This is an optimization exercise on Yosys and OpenROAD, whose aim is small area, not a production implementation.
Where RTL was checked, it was by simulation tests only, not by an equivalence proof against the original.
No activity file was given, so power comes from the tool's default toggle rates.

==> run P: inputs <==
==> flow/design.v (excerpt) <==
module mem_iso_top
(
    input wire [4:0]                        axi_s_awid,
    input wire [32:0]                       axi_s_awaddr,
    input wire [7:0]                        axi_s_awlen,
    input wire [2:0]                        axi_s_awsize,
    input wire [1:0]                        axi_s_awburst,
    input wire                              axi_s_awvalid,
    output wire                             axi_s_awready,
    input wire [127:0]                      axi_s_wdata,
    input wire [15:0]                       axi_s_wstrb,
    input wire                              axi_s_wlast,
    input wire                              axi_s_wvalid,
    output wire                             axi_s_wready,
    output wire [4:0]                       axi_s_bid,
    output wire [1:0]                       axi_s_bresp,
    output wire                             axi_s_bvalid,
    input wire                              axi_s_bready,
    input wire [4:0]                        axi_s_arid,
    input wire [32:0]                       axi_s_araddr,
  ...
clock: 5.5 ns
lec_check: 0
cap_margin: 5
core_margin: 2
core_utilization: 60
slew_margin: 5
standard.sh (not shown) runs the stock make flow with config.mk's settings and CLKGATE_MAP_FILE= SYNTH_SCRIPT=/design/flow/synth_recipe.tcl, a recipe that flattens the netlist after the stock synthesis.
==> flow/flow/run.sh <==
#!/bin/bash
# The standard layout (standard.sh) with these changes:
#  - synthesis: area-oriented ABC script (flow/area.abc, via flow/synth.tcl) and no hard
#    half/full-adder cells (ADDER_MAP_FILE empty), so ABC maps the adders too
#  - every port still gets a buffer, but a sky130_fd_sc_hd__buf_1
#  - CTS: clkbuf_16 leaf buffers driving clusters of up to 25 sinks within 120 um,
#    without dummy loads
# make's full output goes to standard.log; ORFS keeps each step's log under orfs/logs.
set -euo pipefail
W=$PWD
export AREA_ABC_SCRIPT=$W/flow/area.abc
export ADDER_MAP_FILE=
export BUFFER_PORTS_ARGS="-buffer_cell sky130_fd_sc_hd__buf_1"
export CTS_ARGS="-sink_clustering_enable -repair_clock_nets -dont_use_dummy_load -buf_list sky130_fd_sc_hd__clkbuf_16 -sink_clustering_size 25 -sink_clustering_max_diameter 120"
sed "s#SYNTH_SCRIPT=[^ ']*#SYNTH_SCRIPT=$W/flow/synth.tcl#" standard.sh > standard_area.sh
grep -q "SYNTH_SCRIPT=$W/flow/synth.tcl" standard_area.sh
bash standard_area.sh > standard.log 2>&1
==> flow/flow/area.abc <==
strash
ifraig
scorr
dc2
strash
dch -f
map -a
topo
strash
dch -f
amap
topo
==> flow/flow/synth.tcl <==
# The standard flow's synthesis script (synth_recipe.tcl) with one change: ABC maps the logic with
# the area-oriented script in $::env(AREA_ABC_SCRIPT) instead of ORFS's delay-driven one.
# Registers are mapped before ABC runs, so they are the standard synthesis's registers.
proc synth {args} { yosys synth -nofsm -noshare {*}$args }
proc abc {args} {
  set keep {}
  set skip 0
  foreach a $args {
    if {$skip} { set skip 0; continue }
    if {$a eq "-script" || $a eq "-D"} { set skip 1; continue }
    lappend keep $a
  }
  yosys abc -script $::env(AREA_ABC_SCRIPT) {*}$keep
}
source $::env(SCRIPTS_DIR)/synth.tcl
# left out here: clear keep_hierarchy, flatten, clean up, hide names made inside functions, write 1_2_yosys.v
==> run Z: changes against run P <==
--- a/flow/design.v
+++ b/flow/design.v
@@ -123,19 +123,21 @@
     reg [3:0]   outst_trans;
     reg [23:0]  aw_tok;
     reg [23:0]  ar_tok;
     reg [3:0]   fifo_wp, fifo_rp;
     wire        fifo_empty = (fifo_wp == fifo_rp);
     wire        fifo_full = (fifo_wp[2:0] == fifo_rp[2:0]) && (fifo_wp[3] != fifo_rp[3]);
     wire [8:0]  aw_lenp1 = {1'b0, vaw_len} + 9'd1;
-    wire        aw_throttled = {aw_lenp1, 4'hF} > aw_tok[23:8];
+    wire [16:0] aw_diff = {1'b0, aw_tok[23:8]} - {4'b0, aw_lenp1, 4'hF};
+    wire        aw_throttled = aw_diff[16];
     wire        aw_dec = outst_trans[3] | aw_throttled;
     wire        w_dec = (outst_trans == 4'd0);
     wire [8:0]  ar_lenp1 = {1'b0, var_len} + 9'd1;
-    wire        ar_throttled = ar_lenp1 > ar_tok[23:12];
+    wire [12:0] ar_diff = {1'b0, ar_tok[23:12]} - {4'b0, ar_lenp1};
+    wire        ar_throttled = ar_diff[12];
     wire sh_awvalid = vaw_valid & ~aw_dec;
     wire sh_awready = saw_f ? 1'b0 : ~aw_dec;
     wire sh_wvalid  = vw_valid & ~w_dec;
     wire sh_wready  = ~sw_f & ~w_dec;
     wire sh_arvalid = var_valid & ~ar_throttled;
     wire sh_arready = ~sar_f & ~ar_throttled;
     reg         sticky_aw, sticky_ar;
@@ -207,37 +209,18 @@
         end
     end
     always @(posedge aclk) begin
         if (rst) vaw_valid <= 1'b0;
         else if (aw_push) vaw_valid <= 1'b1;
         else if (sh_awready) vaw_valid <= 1'b0;
     end
-    reg [63:0] fifo_mem;
-    reg [7:0]  fifo_head;
-    always @(*) begin
-        case (fifo_rp[2:0])
-            3'd0: fifo_head = fifo_mem[7:0];
-            3'd1: fifo_head = fifo_mem[15:8];
-            3'd2: fifo_head = fifo_mem[23:16];
-            3'd3: fifo_head = fifo_mem[31:24];
-            3'd4: fifo_head = fifo_mem[39:32];
-            3'd5: fifo_head = fifo_mem[47:40];
-            3'd6: fifo_head = fifo_mem[55:48];
-            default: fifo_head = fifo_mem[63:56];
-        endcase
-    end
-    always @(posedge aclk) begin
-        if (aw_push & (fifo_wp[2:0] == 3'd0)) fifo_mem[7:0] <= axi_s_awlen;
-        if (aw_push & (fifo_wp[2:0] == 3'd1)) fifo_mem[15:8] <= axi_s_awlen;
-        if (aw_push & (fifo_wp[2:0] == 3'd2)) fifo_mem[23:16] <= axi_s_awlen;
-        if (aw_push & (fifo_wp[2:0] == 3'd3)) fifo_mem[31:24] <= axi_s_awlen;
-        if (aw_push & (fifo_wp[2:0] == 3'd4)) fifo_mem[39:32] <= axi_s_awlen;
-        if (aw_push & (fifo_wp[2:0] == 3'd5)) fifo_mem[47:40] <= axi_s_awlen;
-        if (aw_push & (fifo_wp[2:0] == 3'd6)) fifo_mem[55:48] <= axi_s_awlen;
-        if (aw_push & (fifo_wp[2:0] == 3'd7)) fifo_mem[63:56] <= axi_s_awlen;
+    reg [7:0] fifo_mem [0:7];
+    wire [7:0] fifo_head = fifo_mem[fifo_rp[2:0]];
+    always @(posedge aclk) begin
+        if (aw_push) fifo_mem[fifo_wp[2:0]] <= axi_s_awlen;
     end
     reg [7:0] wcnt;
     wire w_acc = d_wvalid & v_wready;
     wire w_islast = (wcnt == fifo_head);
     wire fifo_pop = w_acc & w_islast;
     always @(posedge aclk) begin
         if (rst) begin
@@ -334,34 +317,26 @@
             aw_sum <= 13'd0;
             ar_sum <= 13'd0;
         end else begin
             aw_sum <= {({1'b0, w_fire ? w_add_back : 4'd0} + {1'b0, b_fire ? b_add_back : 4'd0} + {4'd0, aw_upd[8]}), aw_upd[7:0]};
             ar_sum <= {({1'b0, r_fire ? r_add_back : 4'd0} + {4'd0, ar_upd[8]}), ar_upd[7:0]};
         end
     end
-    wire [8:0]  aw_lo = {1'b0, aw_tok[7:0]} + {1'b0, aw_sum[7:0]};
-    wire [16:0] aw_k1 = {12'd0, aw_sum[12:8]} - {4'b0, aw_lenp1, 4'hF};
-    wire [16:0] aw_hi0 = {1'b0, aw_tok[23:8]} + {12'd0, aw_sum[12:8]} + {16'd0, aw_lo[8]};
-    wire [16:0] aw_hi1 = {1'b0, aw_tok[23:8]} + aw_k1 + {16'd0, aw_lo[8]};
-    wire [16:0] aw_hi = aw_acc ? aw_hi1 : aw_hi0;
-    wire [24:0] aw_next = {aw_hi, aw_lo[7:0]};
+    wire [23:0] aw_base = aw_acc ? {aw_diff[15:0], aw_tok[7:0]} : aw_tok;
+    wire [24:0] aw_next = {1'b0, aw_base} + {12'd0, aw_sum};
     wire aw_gt_init = {aw_tok[23:8], |aw_tok[7:0]} > {aw_init, 1'b0};
     always @(posedge aclk) begin
         if (rst) aw_tok <= 24'd0;
         else if (~saw_f & aw_gt_init & ~vaw_valid & w_dec) aw_tok <= {aw_init, 8'd0};
         else if (aw_next[24]) aw_tok <= 24'hFFFFFF;
         else aw_tok <= aw_next[23:0];
     end
     wire ar_acc_s = var_valid & ~sar_f & ~ar_throttled;
-    wire [12:0] ar_lo = {1'b0, ar_tok[11:0]} + {1'b0, ar_sum[11:0]};
-    wire [12:0] ar_k1 = {12'd0, ar_sum[12]} - {4'b0, ar_lenp1};
-    wire [12:0] ar_hi0 = {1'b0, ar_tok[23:12]} + {12'd0, ar_sum[12]} + {12'd0, ar_lo[12]};
-    wire [12:0] ar_hi1 = {1'b0, ar_tok[23:12]} + ar_k1 + {12'd0, ar_lo[12]};
-    wire [12:0] ar_hi = ar_acc_s ? ar_hi1 : ar_hi0;
-    wire [24:0] ar_next = {ar_hi, ar_lo[11:0]};
+    wire [23:0] ar_base = ar_acc_s ? {ar_diff[11:0], ar_tok[11:0]} : ar_tok;
+    wire [24:0] ar_next = {1'b0, ar_base} + {12'd0, ar_sum};
     wire ar_gt_init = {ar_tok[23:8], |ar_tok[7:0]} > {ar_init, 1'b0};
     always @(posedge aclk) begin
         if (rst) ar_tok <= 24'd0;
         else if (~sar_f & ar_gt_init & ~var_valid) ar_tok <= {ar_init, 8'd0};
         else if (ar_next[24]) ar_tok <= 24'hFFFFFF;
         else ar_tok <= ar_next[23:0];
     end
- CAP_MARGIN: 5 -> 20
- SLEW_MARGIN: 5 -> 20
==> run Y: changes against run P <==
--- a/flow/design.v
+++ b/flow/design.v
@@ -122,20 +122,18 @@
     wire        sr_out_last;
     reg [3:0]   outst_trans;
     reg [23:0]  aw_tok;
     reg [23:0]  ar_tok;
     reg [3:0]   fifo_wp, fifo_rp;
     wire        fifo_empty = (fifo_wp == fifo_rp);
     wire        fifo_full = (fifo_wp[2:0] == fifo_rp[2:0]) && (fifo_wp[3] != fifo_rp[3]);
-    wire [8:0]  aw_lenp1 = {1'b0, vaw_len} + 9'd1;
-    wire        aw_throttled = {aw_lenp1, 4'hF} > aw_tok[23:8];
+    wire        aw_throttled = {1'b0, aw_tok[23:12]} <= {5'd0, vaw_len} + {12'd0, aw_tok[11:8] != 4'hF};
     wire        aw_dec = outst_trans[3] | aw_throttled;
     wire        w_dec = (outst_trans == 4'd0);
-    wire [8:0]  ar_lenp1 = {1'b0, var_len} + 9'd1;
-    wire        ar_throttled = ar_lenp1 > ar_tok[23:12];
+    wire        ar_throttled = ar_tok[23:12] <= {4'd0, var_len};
     wire sh_awvalid = vaw_valid & ~aw_dec;
     wire sh_awready = saw_f ? 1'b0 : ~aw_dec;
     wire sh_wvalid  = vw_valid & ~w_dec;
     wire sh_wready  = ~sw_f & ~w_dec;
     wire sh_arvalid = var_valid & ~ar_throttled;
     wire sh_arready = ~sar_f & ~ar_throttled;
     reg         sticky_aw, sticky_ar;
@@ -335,29 +333,29 @@
             ar_sum <= 13'd0;
         end else begin
             aw_sum <= {({1'b0, w_fire ? w_add_back : 4'd0} + {1'b0, b_fire ? b_add_back : 4'd0} + {4'd0, aw_upd[8]}), aw_upd[7:0]};
             ar_sum <= {({1'b0, r_fire ? r_add_back : 4'd0} + {4'd0, ar_upd[8]}), ar_upd[7:0]};
         end
     end
     wire [8:0]  aw_lo = {1'b0, aw_tok[7:0]} + {1'b0, aw_sum[7:0]};
-    wire [16:0] aw_k1 = {12'd0, aw_sum[12:8]} - {4'b0, aw_lenp1, 4'hF};
+    wire [16:0] aw_k1 = {12'd0, aw_sum[12:8]} - {5'b0, vaw_len, 4'h0} - 17'd31;
     wire [16:0] aw_hi0 = {1'b0, aw_tok[23:8]} + {12'd0, aw_sum[12:8]} + {16'd0, aw_lo[8]};
     wire [16:0] aw_hi1 = {1'b0, aw_tok[23:8]} + aw_k1 + {16'd0, aw_lo[8]};
     wire [16:0] aw_hi = aw_acc ? aw_hi1 : aw_hi0;
     wire [24:0] aw_next = {aw_hi, aw_lo[7:0]};
     wire aw_gt_init = {aw_tok[23:8], |aw_tok[7:0]} > {aw_init, 1'b0};
     always @(posedge aclk) begin
         if (rst) aw_tok <= 24'd0;
         else if (~saw_f & aw_gt_init & ~vaw_valid & w_dec) aw_tok <= {aw_init, 8'd0};
         else if (aw_next[24]) aw_tok <= 24'hFFFFFF;
         else aw_tok <= aw_next[23:0];
     end
     wire ar_acc_s = var_valid & ~sar_f & ~ar_throttled;
     wire [12:0] ar_lo = {1'b0, ar_tok[11:0]} + {1'b0, ar_sum[11:0]};
-    wire [12:0] ar_k1 = {12'd0, ar_sum[12]} - {4'b0, ar_lenp1};
+    wire [12:0] ar_k1 = {12'd0, ar_sum[12]} - {5'b0, var_len} - 13'd1;
     wire [12:0] ar_hi0 = {1'b0, ar_tok[23:12]} + {12'd0, ar_sum[12]} + {12'd0, ar_lo[12]};
     wire [12:0] ar_hi1 = {1'b0, ar_tok[23:12]} + ar_k1 + {12'd0, ar_lo[12]};
     wire [12:0] ar_hi = ar_acc_s ? ar_hi1 : ar_hi0;
     wire [24:0] ar_next = {ar_hi, ar_lo[11:0]};
     wire ar_gt_init = {ar_tok[23:8], |ar_tok[7:0]} > {ar_init, 1'b0};
     always @(posedge aclk) begin
         if (rst) ar_tok <= 24'd0;
==> flow/flow/run.sh (replaced) <==
#!/bin/bash
# The standard layout (standard.sh) with these changes:
#  - synthesis: area-oriented ABC script (flow/area.abc, via flow/synth.tcl) and no hard
#    half/full-adder cells (ADDER_MAP_FILE empty), so ABC maps the adders too
#  - every port still gets a buffer, but a sky130_fd_sc_hd__buf_1
#  - CTS: clkbuf_16 leaf buffers driving clusters of up to 28 sinks within 135 um,
#    without dummy loads
# make's full output goes to standard.log; ORFS keeps each step's log under orfs/logs.
set -euo pipefail
W=$PWD
export AREA_ABC_SCRIPT=$W/flow/area.abc
export ADDER_MAP_FILE=
export BUFFER_PORTS_ARGS="-buffer_cell sky130_fd_sc_hd__buf_1"
export CTS_ARGS="-sink_clustering_enable -repair_clock_nets -dont_use_dummy_load -buf_list sky130_fd_sc_hd__clkbuf_16 -sink_clustering_size 28 -sink_clustering_max_diameter 135"
sed "s#SYNTH_SCRIPT=[^ ']*#SYNTH_SCRIPT=$W/flow/synth.tcl#" standard.sh > standard_area.sh
grep -q "SYNTH_SCRIPT=$W/flow/synth.tcl" standard_area.sh
bash standard_area.sh > standard.log 2>&1
- CAP_MARGIN: 5 -> 20
- SLEW_MARGIN: 5 -> 20
==> run M: changes against run P <==
- CAP_MARGIN: 5 -> 20
- CORE_UTILIZATION: 60 -> 70
- SLEW_MARGIN: 5 -> 20
==> out/metrics.yaml <==
logic_synthesis:
  synth_seq_area_share_pct: 73.8
  synth-simple-area-share_pct: 6.86
  synth_edf_count: 723
  yosysTopAreaCell: "edfxtp_1"
  netlist_area_um2: 45600
  yosys.area.top_type_share_pct: 47.6
  synth_common_cells: "723 x edfxtp_1, 597 x dfxtp_1, 365 x nor2_1, 351 x a22o_1, 272 x clkinv_1"
  synth.ff_latch_count: 1320
  synth_xor_area_share_pct: 0
  synth.avg_cell_area_um2: 13.4
  synth_adder_area_share_pct: 0
  synthCells: 3405
  ys_types: 49
  synth_area_leaders: "edfxtp_1 48%, dfxtp_1 26%, a22o_1 6.7%"
  synth_compound_area_share_pct: 16.7
die:
  start_util_pct: 70.7
  rows: 93
  die_w_um: 259
run_status:
  stop_error: "[ERROR PPL-0024] Number of IO pins (946) exceeds maximum number of available positions (934). Increase the die perimeter from 1036.72um to 1286.56um."
  stop_stage: "I/O pin placement"
  status: "stopped before the end"
the above is filed under run M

··········

- **PROBLEM**
Copy out every line of the data that includes the word "leaf".

- **OUTPUT FOR THIS EXERCISE**
#  - CTS: clkbuf_16 leaf buffers driving clusters of up to 25 sinks within 120 um,
#  - CTS: clkbuf_16 leaf buffers driving clusters of up to 28 sinks within 135 um,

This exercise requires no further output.